Mint-Camp “Astronomy 2.0”

Die Distanz zwischen Siding Spring in Australien und Münster erscheint winzig im Vergleich zu den Entfernungen, die uns von Asteroiden, Kometen, planetarischen Nebeln und fernen Galaxien trennen.

17 Schülerinnen und Schüler aus dem gesamten Münsterland nutzten vom 29. Juni bis zum 03. Juli 2026 die Gelegenheit, am MINT-Camp „Astronomy 2.0“ teilzunehmen und sich mit großer Begeisterung ihren eigenen Interessensgebieten – von schwarzen Löchern bis hin zu weit entfernten Galaxien – zu widmen. Das Camp wurde durch die Projektgruppe „Astronomy and Internet in Münster“ (AiM) in Zusammenarbeit mit der Universität Münster ermöglicht.

Hier der Erfahrungsbericht von Judith Meedt (EF) : Während des gesamten Camps erhielten die Schüler*innen täglich in kleinen, gut verständlichen Einheiten Einblicke in Themen wie die Funktionsweise des Sehens oder das elektromagnetische Spektrum. Dieses Wissen half besonders in den praktischen Phasen weiter.

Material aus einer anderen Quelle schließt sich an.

Context: an optimization exercise on an open-source flow, tuned for a short achievable clock period and few clock cycles. The choices shown serve that exercise and are no tape-out recipe.
The RTL of this run was laid out without a check of its function.
Power figures rest on the tool's default switching activity, not on a simulated workload.

==> flow/design.v <==
package cpu_isa_pkg;
    typedef enum logic [6:0] {
        OPC_OP     = 7'b0110011,
        OPC_OP_IMM = 7'b0010011,
        OPC_LOAD   = 7'b0000011,
        OPC_STORE  = 7'b0100011,
        OPC_BRANCH = 7'b1100011
    } opcode_e;
    typedef enum logic [3:0] {
        ALU_ADD, ALU_SUB, ALU_AND, ALU_OR,
        ALU_XOR, ALU_SLL, ALU_SRL, ALU_SRA
    } alu_op_e;
    typedef enum logic [1:0] {
        BR_EQ, BR_NE, BR_LT, BR_GE
    } branch_cond_e;
    localparam logic [2:0] FUNCT3_ADD_SUB = 3'b000;
    localparam logic [2:0] FUNCT3_SLL     = 3'b001;
    localparam logic [2:0] FUNCT3_WORD    = 3'b010;   
    localparam logic [2:0] FUNCT3_XOR     = 3'b100;
    localparam logic [2:0] FUNCT3_SR      = 3'b101;   
    localparam logic [2:0] FUNCT3_OR      = 3'b110;
    localparam logic [2:0] FUNCT3_AND     = 3'b111;
    localparam logic [2:0] FUNCT3_BEQ     = 3'b000;
    localparam logic [2:0] FUNCT3_BNE     = 3'b001;
    localparam logic [2:0] FUNCT3_BLT     = 3'b100;
    localparam logic [2:0] FUNCT3_BGE     = 3'b101;
    localparam logic [6:0] FUNCT7_ALT     = 7'b0100000;   
endpackage
package cpu_pipe_pkg;
    localparam int XLEN    = 32;
    localparam int REG_AW  = 5;
    localparam int DMEM_AW = 15;   
    localparam logic [XLEN-1:0] RESET_PC = '0;
    typedef enum logic [1:0] {
        FWD_NONE,
        FWD_EX_MEM,
        FWD_MEM_WB
    } fwd_sel_e;
endpackage
module alu (
    input  logic [31:0] a_i,
    input  logic [31:0] b_i,
    input  logic [6:0]  op_i,    
    input  logic        sub_i,   
    output logic [31:0] y_o
);
    logic [31:0] sum;
    logic [31:0] sh_r;
    logic [31:0] sh_l;
    assign sum  = a_i + (sub_i ? ~b_i : b_i) + {31'b0, sub_i};
    assign sh_l = a_i << b_i[4:0];
    assign sh_r = 32'($signed({op_i[5] & a_i[31], a_i}) >>> b_i[4:0]);
    assign y_o = ({32{op_i[0]}} & (a_i & b_i))
               | ({32{op_i[1]}} & (a_i | b_i))
               | ({32{op_i[2]}} & (a_i ^ b_i))
               | ({32{op_i[3]}} & sh_l)
               | ({32{op_i[4] | op_i[5]}} & sh_r)
               | ({32{op_i[6]}} & sum);
endmodule
module reg_file (
    input  logic        clk,
    input  logic        rstn,
    input  logic [4:0]  ra1_i,
    input  logic [4:0]  ra2_i,
    output logic [31:0] rd1_o,
    output logic [31:0] rd2_o,
    input  logic [4:0]  wa_i,
    input  logic [31:0] wd_i,
    input  logic        we_i
);
    logic [31:0] regs [32];
    always_ff @(posedge clk or negedge rstn)
    begin
        if (!rstn)
        begin
            for (int i = 1; i < 32; i++)
                regs[i] <= '0;
        end
        else
        begin
            for (int i = 1; i < 32; i++)
                if (we_i && wa_i == 5'(i))
                    regs[i] <= wd_i;
        end
    end
    assign regs[0] = '0;
    assign rd1_o = regs[ra1_i];
    assign rd2_o = regs[ra2_i];
endmodule
module fetch_stage #(
    parameter int NBTB = 8
) (
    input  logic            clk,
    input  logic            rstn,
    input  logic            stall_i,
    input  logic            ex_redirect_i,      
    input  logic [31:0]     ex_target_i,
    input  logic            id_redirect_i,      
    input  logic [31:0]     id_target_i,
    input  logic            btb_ins_i,          
    input  logic [31:0]     btb_ins_pc_i,
    input  logic [31:0]     btb_ins_target_i,
    input  logic [NBTB-1:0] btb_inv_i,          
    input  logic [31:0]     instr_i,
    output logic [31:0]     pc_o,
    output logic            if_id_valid_o,
    output logic [31:0]     if_id_pc_o,
    output logic [31:0]     if_id_instr_o,
    output logic            if_id_pred_o,       
    output logic [31:0]     if_id_pred_target_o,
    output logic [NBTB-1:0] if_id_hit_o
);
    localparam int TW = 12;   
    logic [NBTB-1:0]  btb_valid;
    logic [TW-1:0]    btb_tag [NBTB];
    logic [31:0]      btb_target [NBTB];
    logic [NBTB-1:0]  btb_ptr;       
    logic [NBTB-1:0]  hit;
    logic [NBTB-1:0]  ins_hit;
    logic             pred;
    logic [31:0]      pred_target;
    logic [31:0]      pc_next;
    always_comb
    begin
        pred_target = '0;
        for (int i = 0; i < NBTB; i++)
        begin
            hit[i]     = btb_valid[i] && btb_tag[i] == pc_o[TW+1:2];
            ins_hit[i] = btb_valid[i] && btb_tag[i] == btb_ins_pc_i[TW+1:2];
            pred_target = pred_target | ({32{hit[i]}} & btb_target[i]);
        end
        pred = |hit;
    end
    always_comb
    begin
        if (ex_redirect_i)
            pc_next = ex_target_i;
        else if (id_redirect_i)
            pc_next = id_target_i;
        else if (stall_i)
            pc_next = pc_o;
        else if (pred)
            pc_next = pred_target;
        else
            pc_next = pc_o + 32'd4;
    end
    always_ff @(posedge clk or negedge rstn)
    begin
        if (!rstn)
            pc_o <= cpu_pipe_pkg::RESET_PC;
        else
            pc_o <= pc_next;
    end
    always_ff @(posedge clk or negedge rstn)
    begin
        if (!rstn)
        begin
            if_id_valid_o <= 1'b0;
            if_id_pred_o  <= 1'b0;
        end
        else if (ex_redirect_i || id_redirect_i)
        begin
            if_id_valid_o <= 1'b0;   
            if_id_pred_o  <= 1'b0;
        end
        else if (!stall_i)
        begin
            if_id_valid_o <= 1'b1;
            if_id_pred_o  <= pred;
        end
    end
    always_ff @(posedge clk)
    begin
        if (!stall_i)
        begin
            if_id_pc_o          <= pc_o;
            if_id_instr_o       <= instr_i;
            if_id_pred_target_o <= pred_target;
            if_id_hit_o         <= hit;
        end
    end
    always_ff @(posedge clk or negedge rstn)
    begin
        if (!rstn)
        begin
            btb_valid <= '0;
            btb_ptr   <= NBTB'(1);
        end
        else
        begin
            if (btb_ins_i && ins_hit == '0)
            begin
                btb_valid <= (btb_valid & ~btb_inv_i) | btb_ptr;
                btb_ptr   <= {btb_ptr[NBTB-2:0], btb_ptr[NBTB-1]};
            end
            else
                btb_valid <= btb_valid & ~btb_inv_i;
        end
    end
    always_ff @(posedge clk)
    begin
        for (int i = 0; i < NBTB; i++)
            if (btb_ins_i && ins_hit == '0 && btb_ptr[i])
            begin
                btb_tag[i]    <= btb_ins_pc_i[TW+1:2];
                btb_target[i] <= btb_ins_target_i;
            end
    end
endmodule
module decode_unit (
    input  logic [31:0] instr_i,
    output logic        use_rs1_o,
    output logic        use_rs2_o,
    output logic [4:0]  rd_o,         
    output logic [31:0] imm_o,        
    output logic [31:0] imm_b_o,
    output logic [6:0]  alu_op_o,     
    output logic        alu_sub_o,
    output logic        alu_src_imm_o,
    output logic        mem_read_o,
    output logic        mem_write_o,
    output logic        is_branch_o,
    output logic [3:0]  br_cond_o     
);
    logic [2:0] funct3;
    logic       alt;
    logic       reg_write;
    assign funct3  = instr_i[14:12];
    assign alt     = (instr_i[31:25] == cpu_isa_pkg::FUNCT7_ALT);
    assign imm_b_o = {{19{instr_i[31]}}, instr_i[31], instr_i[7], instr_i[30:25],
                      instr_i[11:8], 1'b0};
    assign rd_o    = reg_write ? instr_i[11:7] : 5'd0;
    always_comb
    begin
        use_rs1_o     = 1'b0;
        use_rs2_o     = 1'b0;
        reg_write     = 1'b0;
        imm_o         = {{20{instr_i[31]}}, instr_i[31:20]};
        alu_op_o      = 7'b1000000;
        alu_sub_o     = 1'b0;
        alu_src_imm_o = 1'b0;
        mem_read_o    = 1'b0;
        mem_write_o   = 1'b0;
        is_branch_o   = 1'b0;
        br_cond_o     = 4'b0000;
        case (instr_i[6:0])
            cpu_isa_pkg::OPC_OP:
            begin
                use_rs1_o = 1'b1;
                use_rs2_o = 1'b1;
                reg_write = 1'b1;
                case (funct3)
                    3'b000: alu_sub_o = alt;
                    3'b001: alu_op_o  = 7'b0001000;
                    3'b100: alu_op_o  = 7'b0000100;
                    3'b101: alu_op_o  = alt ? 7'b0100000 : 7'b0010000;
                    3'b110: alu_op_o  = 7'b0000010;
                    3'b111: alu_op_o  = 7'b0000001;
                    default: reg_write = 1'b0;
                endcase
            end
            cpu_isa_pkg::OPC_OP_IMM:
            begin
                use_rs1_o     = 1'b1;
                alu_src_imm_o = 1'b1;
                reg_write     = 1'b1;
                case (funct3)
                    3'b000: ;
                    3'b100: alu_op_o = 7'b0000100;
                    3'b110: alu_op_o = 7'b0000010;
                    3'b111: alu_op_o = 7'b0000001;
                    default: reg_write = 1'b0;
                endcase
            end
            cpu_isa_pkg::OPC_LOAD:
            begin
                use_rs1_o     = (funct3 == 3'b010);
                alu_src_imm_o = 1'b1;
                reg_write     = use_rs1_o;
                mem_read_o    = use_rs1_o;
            end
            cpu_isa_pkg::OPC_STORE:
            begin
                use_rs1_o     = (funct3 == 3'b010);
                use_rs2_o     = use_rs1_o;
                imm_o         = {{20{instr_i[31]}}, instr_i[31:25], instr_i[11:7]};
                alu_src_imm_o = 1'b1;
                mem_write_o   = use_rs1_o;
            end
            cpu_isa_pkg::OPC_BRANCH:
            begin
                case (funct3)
                    3'b000: br_cond_o = 4'b0001;
                    3'b001: br_cond_o = 4'b0010;
                    3'b100: br_cond_o = 4'b0100;
                    3'b101: br_cond_o = 4'b1000;
                    default: br_cond_o = 4'b0000;
                endcase
                is_branch_o = (br_cond_o != 4'b0000);
                use_rs1_o   = is_branch_o;
                use_rs2_o   = is_branch_o;
            end
            default: ;
        endcase
    end
endmodule
module hazard_unit (
    input  logic       id_valid_i,
    input  logic [4:0] id_rs1_i,
    input  logic [4:0] id_rs2_i,
    input  logic       id_use_rs1_i,
    input  logic       id_use_rs2_i,
    input  logic [4:0] ex_rd_i,         
    input  logic       ex_mem_read_i,
    input  logic [4:0] mem_rd_i,
    input  logic [4:0] wb_rd_i,
    output logic       stall_o,
    output logic       ex_fwd_a_o,      
    output logic       ex_fwd_b_o,
    output logic       id_mem_a_o,      
    output logic       id_mem_b_o,
    output logic       id_wb_a_o,       
    output logic       id_wb_b_o
);
    function automatic logic hit(input logic [4:0] rd, input logic [4:0] rs);
        hit = (rd != 5'd0) && (rd == rs);
    endfunction
    assign ex_fwd_a_o = hit(ex_rd_i, id_rs1_i);
    assign ex_fwd_b_o = hit(ex_rd_i, id_rs2_i);
    assign id_mem_a_o = hit(mem_rd_i, id_rs1_i);
    assign id_mem_b_o = hit(mem_rd_i, id_rs2_i);
    assign id_wb_a_o  = hit(wb_rd_i, id_rs1_i);
    assign id_wb_b_o  = hit(wb_rd_i, id_rs2_i);
    assign stall_o = id_valid_i && ex_mem_read_i
                  && ((id_use_rs1_i && ex_fwd_a_o) || (id_use_rs2_i && ex_fwd_b_o));
endmodule
module cpu_top (
    input  logic                             clk,
    input  logic                             rstn,
    output logic [cpu_pipe_pkg::XLEN-1:0]    imem_addr_o,
    input  logic [cpu_pipe_pkg::XLEN-1:0]    imem_data_i,
    output logic [cpu_pipe_pkg::DMEM_AW-1:0] dmem_addr_o,
    output logic [cpu_pipe_pkg::XLEN-1:0]    dmem_wdata_o,
    output logic                             dmem_we_o,
    input  logic [cpu_pipe_pkg::XLEN-1:0]    dmem_rdata_i
);
    localparam int NBTB = 8;
    logic            if_id_valid;
    logic [31:0]     if_id_pc;
    logic [31:0]     if_id_instr;
    logic            if_id_pred;
    logic [31:0]     if_id_pred_target;
    logic [NBTB-1:0] if_id_hit;
    logic            stall;
    logic            id_redirect;
    logic [31:0]     id_target;
    logic            ex_redirect;
    logic [31:0]     ex_target;
    logic [4:0]      id_rs1;
    logic [4:0]      id_rs2;
    logic            id_use_rs1;
    logic            id_use_rs2;
    logic [4:0]      id_rd;
    logic [31:0]     id_imm;
    logic [31:0]     id_imm_b;
    logic [6:0]      id_alu_op;
    logic            id_alu_sub;
    logic            id_alu_src_imm;
    logic            id_mem_read;
    logic            id_mem_write;
    logic            id_is_branch;
    logic [3:0]      id_br_cond;
    logic            id_back;
    logic            ex_fwd_a;
    logic            ex_fwd_b;
    logic            id_mem_a;
    logic            id_mem_b;
    logic            id_wb_a;
    logic            id_wb_b;
    logic [31:0]     rf_rd1;
    logic [31:0]     rf_rd2;
    logic [31:0]     id_a;
    logic [31:0]     id_b;
    logic            id_bubble;
    logic [4:0]      id_ex_rd;
    logic            id_ex_mem_read;
    logic            id_ex_mem_write;
    logic            id_ex_is_branch;
    logic [3:0]      id_ex_br_cond;
    logic            id_ex_pred;          
    logic            id_ex_btb_pred;      
    logic            id_ex_bad_target;
    logic [NBTB-1:0] id_ex_hit;
    logic            id_ex_fwd_a;
    logic            id_ex_fwd_b;
    logic [6:0]      id_ex_alu_op;
    logic            id_ex_alu_sub;
    logic            id_ex_alu_src_imm;
    logic [31:0]     id_ex_imm;
    logic [31:0]     id_ex_a;
    logic [31:0]     id_ex_b;
    logic [31:0]     id_ex_pc;
    logic [31:0]     id_ex_target;
    logic [31:0]     id_ex_pc4;
    logic [31:0]     ex_a;
    logic [31:0]     ex_b_reg;
    logic [31:0]     ex_b;
    logic [31:0]     ex_y;
    logic            ex_eq;
    logic            ex_lt;
    logic            ex_taken;
    logic [4:0]      ex_mem_rd;
    logic            ex_mem_mem_read;
    logic            ex_mem_mem_write;
    logic [31:0]     ex_mem_y;
    logic [31:0]     ex_mem_wdata;
    logic            ex_mem_btb_ins;
    logic [31:0]     ex_mem_btb_pc;
    logic [31:0]     ex_mem_btb_target;
    logic [NBTB-1:0] ex_mem_btb_inv;
    logic [31:0]     mem_val;
    logic [4:0]      mem_wb_rd;
    logic [31:0]     mem_wb_val;
    fetch_stage #(.NBTB(NBTB)) u_fetch (
        .clk(clk), .rstn(rstn), .stall_i(stall),
        .ex_redirect_i(ex_redirect), .ex_target_i(ex_target),
        .id_redirect_i(id_redirect), .id_target_i(id_target),
        .btb_ins_i(ex_mem_btb_ins), .btb_ins_pc_i(ex_mem_btb_pc),
        .btb_ins_target_i(ex_mem_btb_target), .btb_inv_i(ex_mem_btb_inv),
        .instr_i(imem_data_i), .pc_o(imem_addr_o),
        .if_id_valid_o(if_id_valid), .if_id_pc_o(if_id_pc), .if_id_instr_o(if_id_instr),
        .if_id_pred_o(if_id_pred), .if_id_pred_target_o(if_id_pred_target),
        .if_id_hit_o(if_id_hit)
    );
    decode_unit u_decode (
        .instr_i(if_id_instr),
        .use_rs1_o(id_use_rs1), .use_rs2_o(id_use_rs2), .rd_o(id_rd),
        .imm_o(id_imm), .imm_b_o(id_imm_b),
        .alu_op_o(id_alu_op), .alu_sub_o(id_alu_sub), .alu_src_imm_o(id_alu_src_imm),
        .mem_read_o(id_mem_read), .mem_write_o(id_mem_write),
        .is_branch_o(id_is_branch), .br_cond_o(id_br_cond)
    );
    assign id_rs1  = if_id_instr[19:15];
    assign id_rs2  = if_id_instr[24:20];
    assign id_back = if_id_instr[31];
    hazard_unit u_hazard (
        .id_valid_i(if_id_valid), .id_rs1_i(id_rs1), .id_rs2_i(id_rs2),
        .id_use_rs1_i(id_use_rs1), .id_use_rs2_i(id_use_rs2),
        .ex_rd_i(id_ex_rd), .ex_mem_read_i(id_ex_mem_read),
        .mem_rd_i(ex_mem_rd), .wb_rd_i(mem_wb_rd),
        .stall_o(stall), .ex_fwd_a_o(ex_fwd_a), .ex_fwd_b_o(ex_fwd_b),
        .id_mem_a_o(id_mem_a), .id_mem_b_o(id_mem_b),
        .id_wb_a_o(id_wb_a), .id_wb_b_o(id_wb_b)
    );
    reg_file u_rf (
        .clk(clk), .rstn(rstn), .ra1_i(id_rs1), .ra2_i(id_rs2),
        .rd1_o(rf_rd1), .rd2_o(rf_rd2),
        .wa_i(mem_wb_rd), .wd_i(mem_wb_val), .we_i(1'b1)
    );
    assign mem_val = ex_mem_mem_read ? dmem_rdata_i : ex_mem_y;
    assign id_a = id_mem_a ? mem_val : id_wb_a ? mem_wb_val : rf_rd1;
    assign id_b = id_mem_b ? mem_val : id_wb_b ? mem_wb_val : rf_rd2;
    assign id_target   = if_id_pc + id_imm_b;
    assign id_redirect = if_id_valid && id_is_branch && id_back && !if_id_pred && !stall;
    assign id_bubble   = !if_id_valid || stall || ex_redirect;
    always_ff @(posedge clk or negedge rstn)
    begin
        if (!rstn)
        begin
            id_ex_rd        <= '0;
            id_ex_mem_read  <= 1'b0;
            id_ex_mem_write <= 1'b0;
            id_ex_is_branch <= 1'b0;
            id_ex_pred      <= 1'b0;
            id_ex_btb_pred  <= 1'b0;
        end
        else if (id_bubble)
        begin
            id_ex_rd        <= '0;
            id_ex_mem_read  <= 1'b0;
            id_ex_mem_write <= 1'b0;
            id_ex_is_branch <= 1'b0;
            id_ex_pred      <= 1'b0;
            id_ex_btb_pred  <= 1'b0;
        end
        else
        begin
            id_ex_rd        <= id_rd;
            id_ex_mem_read  <= id_mem_read;
            id_ex_mem_write <= id_mem_write;
            id_ex_is_branch <= id_is_branch;
            id_ex_pred      <= if_id_pred || (id_is_branch && id_back);
            id_ex_btb_pred  <= if_id_pred;
        end
    end
    always_ff @(posedge clk)
    begin
        id_ex_br_cond     <= id_br_cond;
        id_ex_bad_target  <= if_id_pred_target != id_target;
        id_ex_hit         <= if_id_hit;
        id_ex_fwd_a       <= ex_fwd_a;
        id_ex_fwd_b       <= ex_fwd_b;
        id_ex_alu_op      <= id_alu_op;
        id_ex_alu_sub     <= id_alu_sub;
        id_ex_alu_src_imm <= id_alu_src_imm;
        id_ex_imm         <= id_imm;
        id_ex_a           <= id_a;
        id_ex_b           <= id_b;
        id_ex_pc          <= if_id_pc;
        id_ex_target      <= id_target;
        id_ex_pc4         <= if_id_pc + 32'd4;
    end
    assign ex_a     = id_ex_fwd_a ? ex_mem_y : id_ex_a;
    assign ex_b_reg = id_ex_fwd_b ? ex_mem_y : id_ex_b;
    assign ex_b     = id_ex_alu_src_imm ? id_ex_imm : ex_b_reg;
    alu u_alu (.a_i(ex_a), .b_i(ex_b), .op_i(id_ex_alu_op), .sub_i(id_ex_alu_sub), .y_o(ex_y));
    assign ex_eq    = ex_a == ex_b_reg;
    assign ex_lt    = $signed(ex_a) < $signed(ex_b_reg);
    assign ex_taken = id_ex_is_branch
                   && ((id_ex_br_cond[0] && ex_eq) || (id_ex_br_cond[1] && !ex_eq)
                    || (id_ex_br_cond[2] && ex_lt) || (id_ex_br_cond[3] && !ex_lt));
    assign ex_redirect = (ex_taken != id_ex_pred) || (ex_taken && id_ex_btb_pred && id_ex_bad_target);
    assign ex_target   = ex_taken ? id_ex_target : id_ex_pc4;
    always_ff @(posedge clk or negedge rstn)
    begin
        if (!rstn)
        begin
            ex_mem_rd        <= '0;
            ex_mem_mem_read  <= 1'b0;
            ex_mem_mem_write <= 1'b0;
            ex_mem_btb_ins   <= 1'b0;
            ex_mem_btb_inv   <= '0;
            mem_wb_rd        <= '0;
        end
        else
        begin
            ex_mem_rd        <= id_ex_rd;
            ex_mem_mem_read  <= id_ex_mem_read;
            ex_mem_mem_write <= id_ex_mem_write;
            ex_mem_btb_ins   <= ex_taken && !id_ex_btb_pred;
            ex_mem_btb_inv   <= (id_ex_btb_pred && ex_redirect) ? id_ex_hit : '0;
            mem_wb_rd        <= ex_mem_rd;
        end
    end
    always_ff @(posedge clk)
    begin
        ex_mem_y          <= ex_y;
        ex_mem_wdata      <= ex_b_reg;
        ex_mem_btb_pc     <= id_ex_pc;
        ex_mem_btb_target <= id_ex_target;
        mem_wb_val        <= mem_val;
    end
    assign dmem_addr_o  = ex_mem_y[cpu_pipe_pkg::DMEM_AW+1:2];   
    assign dmem_wdata_o = ex_mem_wdata;
    assign dmem_we_o    = ex_mem_mem_write;
endmodule
==> flow/run.sh <==
#!/bin/bash
# synth_recipe.tcl (not shown) runs the flow's synth.tcl, then flattens the netlist and writes it again
# the make line also repeats each setting of config.mk as NAME=value (left out here)
make -C /OpenROAD-flow-scripts/flow DESIGN_CONFIG=/design/flow/config.mk WORK_HOME=/design/flow/orfs CLKGATE_MAP_FILE= SYNTH_SCRIPT=/design/flow/synth_recipe.tcl finish
==> flow/config.mk <==
export PLATFORM = sky130hd
export DESIGN_NAME = cpu_top
export DESIGN_NICKNAME = cpu_top
export VERILOG_FILES = /design/flow/design.v
export SDC_FILE = /design/flow/constraint.sdc
export NUM_CORES = 4
export LEC_CHECK = 0
export CAP_MARGIN = 20
export CORE_MARGIN = 2
export CORE_UTILIZATION = 40
export SLEW_MARGIN = 20
==> flow/constraint.sdc <==
create_clock -name core_clock -period 10.0 [get_ports {clk}]
set_input_delay 2.0000 -clock core_clock [delete_from_list [all_inputs] [get_ports {clk}]]
set_output_delay 2.0000 -clock core_clock [all_outputs]
set_load 0.01 [all_outputs]
==> run notes <==
layout make-up:
cell class / instances / share of cell area (%)
clock buffers: 281 / 5.544
well taps: 2975 / 3.677
multi-input cells: 4885 / 39.53
flip-flops and latches: 1844 / 46.30
diodes: 20 / 0.04944
repair buffers: 379 / 3.280
clock inverters: 73 / 0.8701
inverters: 201 / 0.7477
metrics by stage:
| step | area [µm²] | total power, mW |
|---|---|---|
| finish | 101200 | 17.44 |
| global route | 101200 | 17.93 |
| CTS | 101100 | 17.43 |
| detailed placement | 94620 | 10.13 |
| global placement | 94620 | 10.11 |
| floorplan | 89360 | 9.321 |
power by group through the flow:
| stage | clock (mW) | combinational [mW] | sequential, mW |
|---|---|---|---|
| after floorplan | 0 | 0.931 | 8.39 |
| after global placement | 0 | 1.49 | 8.63 |
| final | 7.39 | 1.54 | 8.50 |
| after global routing | 7.76 | 1.65 | 8.53 |
| after detailed placement | 0 | 1.50 | 8.63 |
| after CTS | 7.42 | 1.51 | 8.49 |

Im Praxisanteil hatten wir über Plattformen wie das Las Cumbres Observatory (LCO) und The Schools’ Observatory die Möglichkeit, Beobachtungsaufträge an weltweit verteilte Teleskope – zum Beispiel nach Siding Spring in Australien – zu versenden. So konnten wir „Pretty Pictures“ – ästhetische Aufnahmen mit wissenschaftlich präzisen Daten –, „Moving Objects“ wie Asteroiden und Kometen sowie „Near Earth Objects“ (NEOs) dokumentieren und mithilfe verschiedener Filter analysieren. Anschließend wurden die Bilder über eine eigens von AiM entwickelte Website ausgewertet.

Mein persönliches Highlight war der Bau eines Prototyps einer Raumsonde aus Alltagsmaterialien. Besonders beeindruckend war es, im Anschluss im Institut für Planetologie der Universität Münster Doktorand*innen bei der Arbeit an einer professionellen Raumsonde zu beobachten, die unserem Modell erstaunlich ähnlich war.

Beim Besuch im Institut für Planetologie der Universität Münster erhielten wir zudem spannende Einblicke in die Forschung von Master- und Promotionsstudierenden im planetologischen Bereich.

Vielen Dank für diese außergewöhnlich lehrreiche und inspirierende Erfahrung!